Resource leaks when connection lost due to "exceeded continuous timeout threshold"

We have two primary applications that interact with Couchbase Server 3.0.1 Community Edition. One of them handles bulk upload into a cluster, and this past summer we updated that to use the 2.x Java client SDK for performance reasons. The other application is a Jetty-based web server that uses the 1.4.7 Java Client SDK to communicate with single instances of a CS server, and that’s the application I am concerned about right now. (Note that I see similar behavior with the latest 1.4.10 SDK as well.) It is not feasible to update that application right now to use the 2.x SDK. I have reproduced the behavior in a dedicated test application, but have not yet removed all of our proprietary code. In production, we connect to three buckets in our CS DB, but in the test environment, I reproduce the problem with a single bucket.

In a nutshell, in the test case, I create a single CouchbaseClient instance connected to a bucket, and I create a number of threads all performing simple key/value “GET” operations using the same key, over and over again. It is easy to establish a load which results in request timeouts and ultimately to the “connection” (it is an overloaded term…) being lost due to exceeding the continuous threshold limit. (Example log messages below.) When this happens, code within the CS client (and/or the memcached client) triggers a re-connect. We install an observer and log the connection-lost and connection-restored messages. When the test is over, we call the shutdown method on the client - but if the connection was lost and restored, shutdown fails because there are still MemcachedConnection threads (it extends SpyThread) running that are not tracked and cleaned up. I’ve seen these both in heap dumps via jmap as well as in the debugger in Eclipse in the test program.

I can also see the connection count increase through the CS UI when this happens, and can confirm via netstat that multiple connections to port 11210 exist for each time the high-level connection is lost and restored.

One of the messages we log is as follows.
[Memcached IO over {MemcachedConnection to csdbedge1.xxx.net/216.38.170.75:11210}] client.CouchbaseConnection - sun.nio.ch.SelectionKeyImpl@5e41108b exceeded continuous timeout threshold

That […] string is the name of the thread as set in the MemcachedConnection constructor.
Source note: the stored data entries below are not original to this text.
===== /design/flow/run.sh =====
#!/bin/bash
# OpenROAD 26Q1-2900-gdf79404cd8, Yosys 0.63+post, stock flow scripts
make -C /OpenROAD-flow-scripts/flow DESIGN_CONFIG=/design/flow/config.mk WORK_HOME=/design/flow/orfs finish

===== /design/flow/config.mk =====
export PLATFORM = sky130hd
export DESIGN_NAME = Top
export DESIGN_NICKNAME = Top
export VERILOG_FILES = /design/flow/design.v
export SDC_FILE = /design/flow/constraint.sdc
export NUM_CORES = 4
export LEC_CHECK = 1
export CORE_UTILIZATION = 50

===== /design/flow/constraint.sdc =====
current_design Top

set clk_period 23.0
set clk_io_pct 0.2

create_clock -name clk0 -period $clk_period [get_ports {CLK}]

set non_clock_inputs [all_inputs -no_clocks]
set_input_delay [expr $clk_period * $clk_io_pct] -clock clk0 $non_clock_inputs
set_output_delay [expr $clk_period * $clk_io_pct] -clock clk0 [all_outputs]

===== /design/flow/design.v =====
`timescale 1ns / 1ps
module Top(CLK, BUTTON_U, BUTTON_L, BUTTON_R, BUTTON_D, RESET_10, RESET_205, an, sseg, dp, LED);
input CLK, BUTTON_U, BUTTON_L, BUTTON_R, BUTTON_D, RESET_10, RESET_205, LED; 
output [3:0] an;
output [6:0] sseg;
output dp;
wire[3:0] sec_out0;
wire[3:0] sec_out1;
wire[3:0] sec_out2;
wire[3:0] sec_out3;
wire two_clock;
wire one_clock;
wire one_clock_single_pulse;
wire show_clock;
wire out_buttonU;
wire out_buttonL;
wire out_buttonR;
wire out_buttonD;
wire out_buttonU_1;
wire out_buttonL_1;
wire out_buttonR_1;
wire out_buttonD_1;
wire[6:0] in0;
wire[6:0] in1, in2, in3;
twosec_clk c1(CLK, two_clock);
onesec_clk c2(CLK, one_clock);
show_clk c18(CLK, show_clock);
debounce_mod c3(show_clock, BUTTON_U, out_buttonU);
debounce_mod c4(show_clock, BUTTON_L, out_buttonL);
debounce_mod c5(show_clock, BUTTON_R, out_buttonR);
debounce_mod c6(show_clock, BUTTON_D, out_buttonD);
synch_input c7(CLK, out_buttonU, out_buttonU_1);
synch_input c8(CLK, out_buttonL, out_buttonL_1);
synch_input c9(CLK, out_buttonR, out_buttonR_1);
synch_input c10(CLK, out_buttonD, out_buttonD_1);
synch_input c20(CLK, one_clock, one_clock_single_pulse);
button_counter c11(CLK, one_clock_single_pulse, two_clock, out_buttonU_1, out_buttonL_1, out_buttonR_1, out_buttonD_1, RESET_10, RESET_205, sec_out0, sec_out1, sec_out2, sec_out3, LED);
hexto7segment c12(.x(sec_out0), .r(in0));
hexto7segment c13(.x(sec_out1), .r(in1));
hexto7segment c14(.x(sec_out2), .r(in2));
hexto7segment c15(.x(sec_out3), .r(in3));
clock_display c16(CLK, slow_clock);
display_board c17(slow_clock, in0, in1, in2, in3, an, sseg, dp);
endmodule
`timescale 1ns / 1ps
module button_counter(CLK, CLK_1sec, CLK_2sec, button_U, button_L, button_R, button_D, RESET_10, RESET_205, sec_out0, sec_out1, sec_out2, sec_out3, LED);
input CLK, CLK_1sec, CLK_2sec, button_U, button_L, button_R, button_D, RESET_10, RESET_205;
output reg LED;
output reg[3:0] sec_out0;
output reg[3:0] sec_out1;
output reg[3:0] sec_out2;
output reg[3:0] sec_out3;
reg[15:0] count;
reg[15:0] display_value;
reg[1:0] on_off;
reg[1:0] module_type;
reg[1:0] next_module;
initial 
begin
    count <= 0;
    display_value <= 0;
    on_off <= 0;
    LED <= 0;
end
always @(posedge CLK)
begin
    if(RESET_10)
    begin 
        count <= 10;
        LED <= 1;
    end
    else if(RESET_205)
    begin
        count <= 205;
        LED <= 1;
    end
    else if(count >= 9999)
    begin
        count <= 9999;
    end
    else if(button_U)
    begin
        if((count + 10) >= 9999)
        begin
            count <= 9999;
        end
        else
        begin 
            count <= count + 10;
        end
    end
    else if(button_L == 1)
    begin 
        if((count + 180) >= 9999)
        begin
            count <= 9999;
        end
        else
        begin 
            count <= count + 180;
        end
    end
    else if(button_R == 1)
    begin 
        if((count + 200) >= 9999)
        begin
            count <= 9999;
        end
        else
        begin 
            count <= count + 200;
        end
    end
    else if(button_D == 1)
    begin 
        if((count + 550) >= 9999)
        begin
            count <= 9999;
        end
        else
        begin 
            count <= count + 550;
        end
    end
    else
    begin
        count <= count; 
    end
    if(CLK_1sec)
    begin
        if((count > 0) && (RESET_10 == 0) && (RESET_205 == 0))
        begin
            count <= count - 1;
        end
        else
        begin
            count <= count;
        end
     end
end
always @(*) 
    begin
        case(module_type)   
            2'b00: next_module = 2'b01;
            2'b01: next_module = 2'b10;
            2'b10: next_module = 2'b11;
            2'b11: next_module = 2'b00;
        endcase
    end    
always @(*)
    begin    
        case (module_type)
            2'b00: 
                begin
                    if((count == 0))
                    begin
                        sec_out0 <= 0;
                        sec_out1 <= 0;
                        sec_out2 <= 0;
                        sec_out3 <= 0;    
                    end
                    else if(count < 200)
                    begin
                        sec_out0 = (count % 10);
                        sec_out1 = ((count / 10) % 10);
                        sec_out2 = ((count / 100) % 10);
                        sec_out3 = ((count / 1000) % 10);
                    end  
                    else
                    begin
                        sec_out0 = (count % 10);
                        sec_out1 = ((count / 10) % 10);
                        sec_out2 = ((count / 100) % 10);
                        sec_out3 = ((count / 1000) % 10);
                    end    
                end
            2'b01:
                begin
                    if((count == 0))
                    begin
                        sec_out0 <= 4'b1111;
                        sec_out1 <= 4'b1111;
                        sec_out2 <= 4'b1111;
                        sec_out3 <= 4'b1111;    
                    end
                    else if(count < 200)
                    begin
                        sec_out0 = (count % 10);
                        sec_out1 = ((count / 10) % 10);
                        sec_out2 = ((count / 100) % 10);
                        sec_out3 = ((count / 1000) % 10);
                    end  
                    else
                    begin
                        sec_out0 = (count % 10);
                        sec_out1 = ((count / 10) % 10);
                        sec_out2 = ((count / 100) % 10);
                        sec_out3 = ((count / 1000) % 10);
                    end                       
                end
            2'b10:
                begin 
                    if(count == 0)
                    begin
                        sec_out0 <= 0;
                        sec_out1 <= 0;
                        sec_out2 <= 0;
                        sec_out3 <= 0;    
                    end
                    else if(count < 200)
                    begin
                        sec_out0 <= 4'b1111;
                        sec_out1 <= 4'b1111;
                        sec_out2 <= 4'b1111;
                        sec_out3 <= 4'b1111; 
                    end  
                    else
                    begin
                        sec_out0 = (count % 10);
                        sec_out1 = ((count / 10) % 10);
                        sec_out2 = ((count / 100) % 10);
                        sec_out3 = ((count / 1000) % 10);
                    end
                end
        2'b11:
            begin
                    if(count == 0)
                    begin
                        sec_out0 <= 4'b1111;
                        sec_out1 <= 4'b1111;
                        sec_out2 <= 4'b1111;
                        sec_out3 <= 4'b1111;    
                    end
                    else if(count < 200)
                    begin
                        sec_out0 <= 4'b1111;
                        sec_out1 <= 4'b1111;
                        sec_out2 <= 4'b1111;
                        sec_out3 <= 4'b1111; 
                    end  
                    else
                    begin
                        sec_out0 = (count % 10);
                        sec_out1 = ((count / 10) % 10);
                        sec_out2 = ((count / 100) % 10);
                        sec_out3 = ((count / 1000) % 10);
                    end
            end 
        default: 
            begin
                sec_out0 <= 0;
                sec_out1 <= 0;
                sec_out2 <= 0;
                sec_out3 <= 0;
            end
    endcase
end
always @(posedge CLK_2sec) 
    begin
        module_type <= next_module;
    end
endmodule
`timescale 1ns / 1ps
module clock_display(
    input CLK,
    output clk_out
);
    reg[15:0] COUNT = 0;
    assign clk_out = COUNT[15];
    always @(posedge CLK) begin
        COUNT = COUNT + 1;
    end
endmodule
`timescale 1ns / 1ps
module debounce_mod(
                    input clk, 
                    input PB,
                    output reg PB_state
                    );
 reg [15:0] sync_counter;
 reg first_sync;
 always @(posedge clk) first_sync <= PB;
 reg second_sync;
 always @(posedge clk) PB_state <=first_sync;
endmodule
`timescale 1ns / 1ps
module display_board(input clk,
    input [6:0] in0,
    input [6:0] in1,
    input [6:0] in2,
    input [6:0] in3,
    output reg[3:0] an,
    output reg[6:0] sseg,
    output reg dp
);
    reg[1:0] state = 0;
    reg[1:0] next_state;
    always @(*) begin
        case(state)
            2'b00: next_state = 2'b01;
            2'b01: next_state = 2'b10;
            2'b10: next_state = 2'b11;
            2'b11: next_state = 2'b00;
        endcase
    end
    always @(*) begin
        case(state)
            2'b00: begin sseg = in0; dp = 1; end
            2'b01: begin sseg = in1; dp = 1; end
            2'b10: begin sseg = in2; dp = 1; end
            2'b11: begin sseg = in3; dp = 1; end
        endcase
    end
    always @(*) begin
        case(state)
            2'b00: an = 4'b1110;
            2'b01: an = 4'b1101;
            2'b10: an = 4'b1011;
            2'b11: an = 4'b0111;
        endcase
    end
    always @(posedge clk) begin
        state <= next_state;
    end
endmodule
`timescale 1ns / 1ps
module hexto7segment(x, r);
    input [3:0] x;
    output reg [6:0] r;
    always @(*) begin
        case (x) 
            4'b0000: r = 7'b0000001;
            4'b0001: r = 7'b1001111;
            4'b0010: r = 7'b0010010;
            4'b0011: r = 7'b0000110;
            4'b0100: r = 7'b1001100;
            4'b0101: r = 7'b0100100;
            4'b0110: r = 7'b0100000;
            4'b0111: r = 7'b0001111;
            4'b1000: r = 7'b0000000;
            4'b1001: r = 7'b0000100;
            4'b1010: r = 7'b0000010;
            4'b1011 : r = 7'b1100000;
            4'b1100 : r = 7'b0110001;
            4'b1101 : r = 7'b1000010;
            4'b1110 : r = 7'b0110000;
            4'b1111 : r = 7'b1111111;
        endcase
    end
endmodule
`timescale 1ns / 1ps
module onesec_clk(fastclk, slowclk);
    input fastclk;  
    output reg slowclk;  
    reg[31:0] counter;
    initial begin
        counter = 0;
        slowclk = 0;
    end
    always @(posedge fastclk)
    begin
    if(counter == 50000000) 
    begin
              counter <= 1;
              slowclk <= ~slowclk;
        end
    else 
    begin
              counter <= counter + 1;
        end
    end
endmodule
`timescale 1ns / 1ps
module show_clk(fastclk, slowclk);
    input fastclk;  
    output reg slowclk;  
    reg[31:0] counter;
    initial begin
        counter = 0;
        slowclk = 0;
    end
    always @(posedge fastclk)
    begin
    if(counter == 2500000) 
    begin
              counter <= 1;
              slowclk <= ~slowclk;
        end
    else 
    begin
              counter <= counter + 1;
        end
    end
endmodule
`timescale 1ns / 1ps
module synch_input(
                    input clk,
                    input sync_button,
                    output reg one_pulse
                    );
    reg [2:0] current_state;
    reg [2:0] state_next;
initial
    begin
        current_state  <= 0;
        state_next <= 0;
    end
always @(*) 
begin
    begin
    case(current_state)
    0:begin
        if(sync_button == 1'b1) 
        begin
            one_pulse = 1;
            state_next = 1;
        end
        else 
        begin
            one_pulse = 0;
            state_next = 0;
        end
    end
    1:begin
        if(sync_button == 1'b0) 
            begin
                one_pulse = 0;
                state_next = 0;
            end
        else 
            begin
                one_pulse = 0;
                state_next = 1;
            end
        end
    default : begin
    end
    endcase
    end
end 
always @ (posedge clk) 
    begin
        current_state <= state_next;
    end
endmodule
`timescale 1ns / 1ps
module twosec_clk(fastclk, slowclk);
    input fastclk;  
    output reg slowclk;  
    reg[31:0] counter;
    initial begin
        counter = 0;
        slowclk = 0;
    end
    always @ (posedge fastclk)
    begin
    if(counter == 25000000) 
    begin
              counter <= 1;
              slowclk <= ~slowclk;
        end
    else 
    begin
              counter <= counter + 1;
        end
    end
endmodule

==> flow_metrics.env <==
# yosys + openroad results
export IMPL_grt_usage=0.305
export IMPL_finalWirelength_um=63500
export IMPL_grt_pass1_wl_um=104000
export IMPL_slowest_delay_ns=0.77
export IMPL_rsz0062_at_grt="false"
export IMPL_cts_tree="built"
export IMPL_cts_buffers=17
export IMPL_ys_warn_count=10
export IMPL_worstPathRequired_ns=18.40
export IMPL_reg2regPathDepth=18
export IMPL_slew_headroom=0.349
export IMPL_status="finished, final reports clean"
export IMPL_fin_crit_sh=0.876
export IMPL_clock_root_buffer="clkbuf_16"
export IMPL_wl_per_cell_um=18.4
export IMPL_hold_path_cell_count=0
export IMPL_grt_max_degree=43
export IMPL_async_flop_share=0
export IMPL_ios=20
export IMPL_path_common_cell="nor2_1"
export IMPL_place_ws_ns=3.69
export IMPL_fin_tns_setup_ns=0
export IMPL_areaGrowthSynthToFinish_pct=6.28
export IMPL_reg2reg_from="c11.count[7]"
export IMPL_cts_resized=0
export IMPL_htree_levels=4
export IMPL_min_from="c2.slowclk"
export IMPL_startpoint="c11.count[3]"
export IMPL_yosys_top_cells_area="dfxtp_1 12%, xnor2_1 7.5%, nor2_1 5.7%"
export IMPL_ff_type="dfxtp_1"
export IMPL_clock_latency_late_pin_ns=0.45
export IMPL_worst_slew_pin_slew_ns=0.952
export IMPL_ant_nets=0
export IMPL_layout_drive_gt1_share=0.0759
export IMPL_first_iter_violations=1863
export IMPL_fin_skew_ns=0.0153
export IMPL_path_max_fanout=17
export IMPL_first_pass_iters=5
export IMPL_fin_crit_ns=20.14
export IMPL_cts_clk_slew_worst_paths_ns=0.07
export IMPL_grt_pass1_vias=19698
export IMPL_start_kind="register"
export IMPL_cp_slowest_cell="nor2_1"
export IMPL_ctsHoldBuffers=0
export IMPL_die_y_um=206
export IMPL_syn_area_sq_um=20800
export IMPL_antenna_cells=0
export IMPL_dp_hpwl_um=48200
export IMPL_ys_ff=148
export IMPL_fin_ws_ns=2.86
export IMPL_post_cts_buffers=0
export IMPL_avgSynthCellArea_sq_um=7.06
export IMPL_drc=0
export IMPL_untimed_endpoints=20
export IMPL_grt_ovfl_total=0
export IMPL_cts_max_path_buffers=2
export IMPL_min_path_type="reg -> reg"
export IMPL_rows=74
export IMPL_io_buffers=17
export IMPL_critPathKind="reg -> out"
export IMPL_chip_area_sq_um=42400
export IMPL_drv_slew=0
export IMPL_fp_util=0.508
export IMPL_viasPerCell=6.40
export IMPL_finalSetupViolations=0
export IMPL_ys_seq_frac=0.152
export IMPL_design_area_sq_um=22100
export IMPL_num_vias=22048
export IMPL_synth_top_area_share=0.124
export IMPL_antenna_found_initial=1
export IMPL_crit_arrival_ns=15.54
export IMPL_synthCells=2945
export IMPL_place_area_sq_um=21500
export IMPL_maxCapViolations=0
export IMPL_ys_cells=2945
export IMPL_core_area_sq_um=40900
export IMPL_largest_area_cell="dfxtp_1"
export IMPL_max_freq_mhz=49.7
export IMPL_die_width_um=206
export IMPL_warnings=81
export IMPL_unclocked_pins=12
export IMPL_ys_chip_area_sq_um=20800
export IMPL_gp_congestion=1.01
export IMPL_yosysUniqueCellTypes=126
export IMPL_timing_hold_ws_ns=0.403
export IMPL_final_hold_viol_count=0
export IMPL_edf_count=19
export IMPL_critPathCaptureType="primary output"
cells in the final DEF (no fill, tap or decap), types with 81 or more instances in the layout:
cell / instances
nor2_1: 316
nand2_1: 291
xnor2_1: 177
o21ai_0: 168
a21oi_1: 152
nand3_1: 145
dfxtp_1: 129
nor3_1: 108
ha_1: 83
xor2_1: 81
through the flow:
| stage | instances | utilization |
|---|---|---|
| finish | 3445 | 0.540 |
| global route | 3445 | 0.540 |
| CTS | 3445 | 0.540 |
| detailed placement | 3413 | 0.525 |
| global placement | 3413 | 0.525 |
| floorplan | 2945 | - |
cells by family (layout without fill, tap and decap cells):
family,count (synthesis),count (layout),synth area share
AND-OR/OR-AND,896,896,0.302
other,1,1,0.000180
buffers and inverters,224,192,0.0436
XOR/XNOR,259,259,0.109
multiplexers,61,61,0.0318
flip-flops,148,148,0.152
adder cells (fa/ha/maj),87,87,0.0519
AND/OR/NAND/NOR,1269,1269,0.309
final cells by class:
| cell class | count | area [sq um] |
|---|---|---|
| clock buffer | 17 | 425 |
| clock inverter | 15 | 170 |
| fill | 3951 | 18800 |
| inverter | 85 | 319 |
| multi-input combinational | 2573 | 16800 |
| sequential | 148 | 3150 |
| tap | 532 | 666 |
| timing repair buffer | 75 | 606 |
sequential cells by signal, indices dropped and copies added, names as in the netlist, 2 cells and up:
signal / cells
c1.counter: 32
c11.count: 16
c11.module_type: 2
c16.COUNT: 16
c17.state: 2
c18.counter: 32
c2.counter: 32
synthesized netlist by cell type, types with 33 or more instances:
cell type,number
nor4_1,33
nand4_1,46
nand2b_1,42
a31oi_1,48
a211oi_1,44
xnor2_1,177
o211ai_1,36
nor2_1,316
dfxtp_1,129
a21oi_1,152
ha_1,83
nand2_1,291
nor3_1,110
nand3_1,145
o21ai_0,168
xor2_1,81
o22ai_1,39
clkbuf_1,88
and3_1,57
mux2i_1,34
inv_1,77
o31ai_1,37
critical path, delay by kind of cell, from the launching register on:
kind	cells	cell delay [ns]
AOI/OAI and AO/OA	14	4.49
xor gates and xnor gates	1	0.10
adders and majority gates	2	0.62
buffers and inverters	4	1.21
DFF	1	0.35
muxes	1	0.30
and+or+nand+nor	18	8.03
per-layer routing:
metal / routed length [um] / GRT usage / share of wire / vias up
li1: - / - / - / 11015
met1: 30000 / 0.456 / 0.47 / 10274
met2: 28300 / 0.478 / 0.45 / 676
met3: 3660 / 0.0308 / 0.058 / 83
met4: 1510 / 0.0664 / 0.024 / 0
met5: 0 / 0 / 0 / -
worst paths after layout:
path	slack, ns	end
hold reg to reg	0.40	c20.current_state[0]
setup reg to reg	18.37	c11.count[8]
setup / recovery	2.86	sseg[6]
hold / removal	0.40	c20.current_state[0]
The behavior between 1.4.7 and 1.4.10 is a little different, but in both cases, extra MemcachedConnection instances are created and not cleaned up. In 1.4.7 the net effect seemed to be an ever increasing number of connections, but in 1.4.10, it seems I hit a point where no new connections are established, but every subsequent request fails due to timeout.
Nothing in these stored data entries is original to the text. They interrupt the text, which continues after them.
**flow/design.v**
```verilog
module dom_mult(clk, rstn, Ax, Ay, Bx, By, Z0, Aq, Bq);
  output Aq;
  input Ax;
  input Ay;
  output Bq;
  input Bx;
  input By;
  input Z0;
  input clk;
  wire cross_AxBy;
  wire cross_BxAy;
  wire inner_AxAy;
  wire inner_BxBy;
  wire integ_Aq;
  wire integ_Bq;
  reg reshare_AxBy_ff;
  reg reshare_BxAy_ff;
  wire reshare_cross_AxBy;
  wire reshare_cross_BxAy;
  input rstn;
  always @(posedge clk, negedge rstn)
    if (!rstn) reshare_AxBy_ff <= 1'h0;
    else reshare_AxBy_ff <= reshare_cross_AxBy;
  always @(posedge clk, negedge rstn)
    if (!rstn) reshare_BxAy_ff <= 1'h0;
    else reshare_BxAy_ff <= reshare_cross_BxAy;
  assign inner_AxAy = Ax & Ay;
  assign inner_BxBy = Bx & By;
  assign cross_AxBy = Ax & By;
  assign cross_BxAy = Bx & Ay;
  assign reshare_cross_AxBy = cross_AxBy ^ Z0;
  assign reshare_cross_BxAy = cross_BxAy ^ Z0;
  assign Aq = reshare_AxBy_ff ^ inner_AxAy;
  assign Bq = reshare_BxAy_ff ^ inner_BxBy;
  assign integ_Aq = Aq;
  assign integ_Bq = Bq;
endmodule
```
**flow/run.sh**
```bash
#!/bin/bash
# OpenROAD 26Q1-2900-gdf79404cd8, Yosys 0.63+post, stock flow scripts
make -C /OpenROAD-flow-scripts/flow DESIGN_CONFIG=/design/flow/config.mk WORK_HOME=/design/flow/orfs finish
```
**flow/config.mk**
```make
export PLATFORM = sky130hd
export DESIGN_NAME = dom_mult
export DESIGN_NICKNAME = dom_mult
export VERILOG_FILES = /design/flow/design.v
export SDC_FILE = /design/flow/constraint.sdc
export NUM_CORES = 4
export LEC_CHECK = 1
export CORE_AREA = 10 10 70 70
export DIE_AREA = 0 0 80 80
```
**flow/constraint.sdc**
```tcl
current_design dom_mult

set clk_period 1.0
set clk_io_pct 0.2

create_clock -name clk0 -period $clk_period [get_ports {clk}]

set non_clock_inputs [all_inputs -no_clocks]
set_input_delay [expr $clk_period * $clk_io_pct] -clock clk0 $non_clock_inputs
set_output_delay [expr $clk_period * $clk_io_pct] -clock clk0 [all_outputs]
```
==> results.cfg <==
; generated from flow reports
[logic_synthesis]
common_cells = 4 x nand2_1, 4 x xnor2_1, 2 x dfrtp_1
yosys-stat-area_sq_um = 100.1
seq_area_frac_synth_pct = 50.00
synthDistinctLibCells = 3
ys_sh_aoi_pct = 0
edf_count = 0
synth_area_sq_um = 100.1
yosysTopAreaCell = dfrtp_1
synth_top_area_share_pct = 50.00
ys.flops = 2
xor_share_pct = 35.00
mux_share_pct = 0
topCombFamilyByArea = XOR/XNOR gates
topCellsByArea = dfrtp_1 50%, xnor2_1 35%, nand2_1 15%
yosys_warnings = 1
syn_avg_cell_area_sq_um = 10.01
synth_cells = 10
synth-simple-area-share_pct = 15.00
synthAdderAreaFrac_pct = 0
ys.flop_type = dfrtp_1
yosys_cells = 10
async_flop_share_pct = 100.0

[floorplan]
die-area_sq_um = 6400
dieHeight_microns = 80
row_count = 21
io_pins = 9
fp_util_pct = 2.930
die_w_microns = 80
core-area_sq_um = 3416

[routing]
wl_per_cell_microns = 6.075
drt_pass1_iterations = 2
drt_first_iter_violations = 1
vias = 100
wirelength_microns = 407
ant_nets = 0
insertedDiodeCount = 0
drc = 0
via_per_inst = 1.493

[final_timing]
max_freq_mhz = 945.8
finalCritPeriodShare_pct = 105.7
hold_ws_ns = 0.1465
finalHoldViolations = 0
period_needed_ns = 1.057
worstMarginPinSlew_ns = 0.1474
setup_tns_ns = -0.07086
setup-violations-final = 2
slew_headroom_pct = 90.10
rsz0062_at_grt = yes
maxSlewViolCount = 0
setup_slack_ns = -0.05734

[setup_path]
worstPathCellList = xnor2_1 -> buf_2
worst_path_max_delay_cell = dfrtp_1
path_class = reg2out
cp.required_ns = 0.80
cp-start-kind = register
crit_family = flip-flops
path_buffers = 1
critical_path_arrival_ns = 0.86
cp_max_fo = 1
end_kind = primary output
startpoint = reshare_AxBy_ff
cpPeakStageDelay_ns = 0.36

[clock_tree]
cts_buffers = 3
cts.path.max_buffers = 2
h-tree-depth = 1
cts.sinks = 2
ctsHoldBuffers = 0
path_clk_slew_ns = 0.03
root_buffer = clkbuf_4
cts_tree = yes

[run_status]
status = finished, violations left
violations = setup timing

[global_routing]
antenna_found_initial = 0
grt_max_degree = 3
overflow = 0
grt_use_total_pct = 1.411
grt_pass1_vias = 129
grt_pass1_wl_microns = 607

[final_layout]
design_area_sq_um = 245.2
fin_util_pct = 7.179
drive_above_1_share_pct = 23.81
syn2layout_area_growth_pct = 145.0
nFillCells = 412

[place]
placed_area_sq_um = 237.7
io_buffers = 8
gp_congestion = 0.5886

[run]
maxCapViolations = 0
tool_warnings = 27

[power]
vdd_drop_max_v = 0.0001442
leakagePower_nw = 0.09183
power_density_nw_per_um2 = 1331

[worst_hold_path]
hold_class = in2async
-- cells by family after synthesis --
logic type,count (synthesis)
XOR/XNOR,4
flip-flops,2
AND/OR/NAND/NOR,4
-- placed cells by master (no fill, tap or decap) --
master	count
xnor2_1	4
nand2_1	4
clkbuf_4	3
clkdlybuf4s50_1	2
buf_2	2
dlygate4sd2_1	4
dfrtp_1	2
-- final timing paths --
path,end,slack [ns],cells after the start
min,reshare_AxBy_ff,0.15,1
min in group clk0,reshare_AxBy_ff,0.38,3
max in group asynchronous,reshare_BxAy_ff,0.73,1
max,Aq,-0.06,2
-- sequential cells by signal (all words and copies together) (netlist names) --
register	flops
reshare_AxBy_ff	1
reshare_BxAy_ff	1
-- layout make-up --
cell class,instances,area (sq um),share of cell area (%)
clock buffers,3,22.52,9.184
multi-input cells,8,50.05,20.41
flip-flops and latches,2,50.05,20.41
well taps,46,57.56,23.47
repair buffers,8,65.06,26.53
-- report_power, final --
part           internal (W)  total (W)  switching, W
Combinational     0.0000370  0.0000554     0.0000184
Clock              0.000132   0.000178     0.0000456
Sequential        0.0000898  0.0000930    0.00000324
-- stage by stage --
step,instances,setup WS (ns),total power (W)
floorplan,10,0.3529,0.0001127
global placement,64,-0.5911,0.0001680
finish,67,-0.05734,0.0003264
global route,67,-0.1139,0.0003516
CTS,67,-0.08485,0.0003403
detailed placement,64,-0.6255,0.0001690
-- routing by layer --
layer  vias up  wire length (microns)  part of all wire [%]  global-route usage (%)
li1         52                      -                     -                       -
met1        43                    138                    34                   1.326
met2         5                    196                    48                   1.846
met3         0                     72                    18                   1.705
met4         0                      0                     0                  0.5282
met5         -                      0                     0                       0
-- timing repair --
item | CTS | global route
gates resized | 10 | 0
pin swaps | 4 | 0
setup buffers | 0 | 0
endpoints found under the setup margin | 2 | 2
cloned | 0 | 0
No activity file was given, so power comes from the tool's default toggle rates.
During initial testing within the context of the jetty application, I was able to avoid the problem by starting with a light load and then increasing it slowly. However, if I slam the server with a high load (say, 500 requests per second spread over 500 http client threads) I see the problem quickly. In my test program, I have not tried any “warmup” phase.

Our timeoutExceptionThreshold is set to 15, rather than the default of 998, and I’m sure we should raise that, but that doesn’t change the fact that the connection recovery logic seems to leak tcp connections and threads.

I will continue to work to try to reproduce the problem in as simple a context as I can - and then share the code - but I’d like to know if anyone has run into a similar problem. I searched for some other timeout topics and didn’t find anything relevant.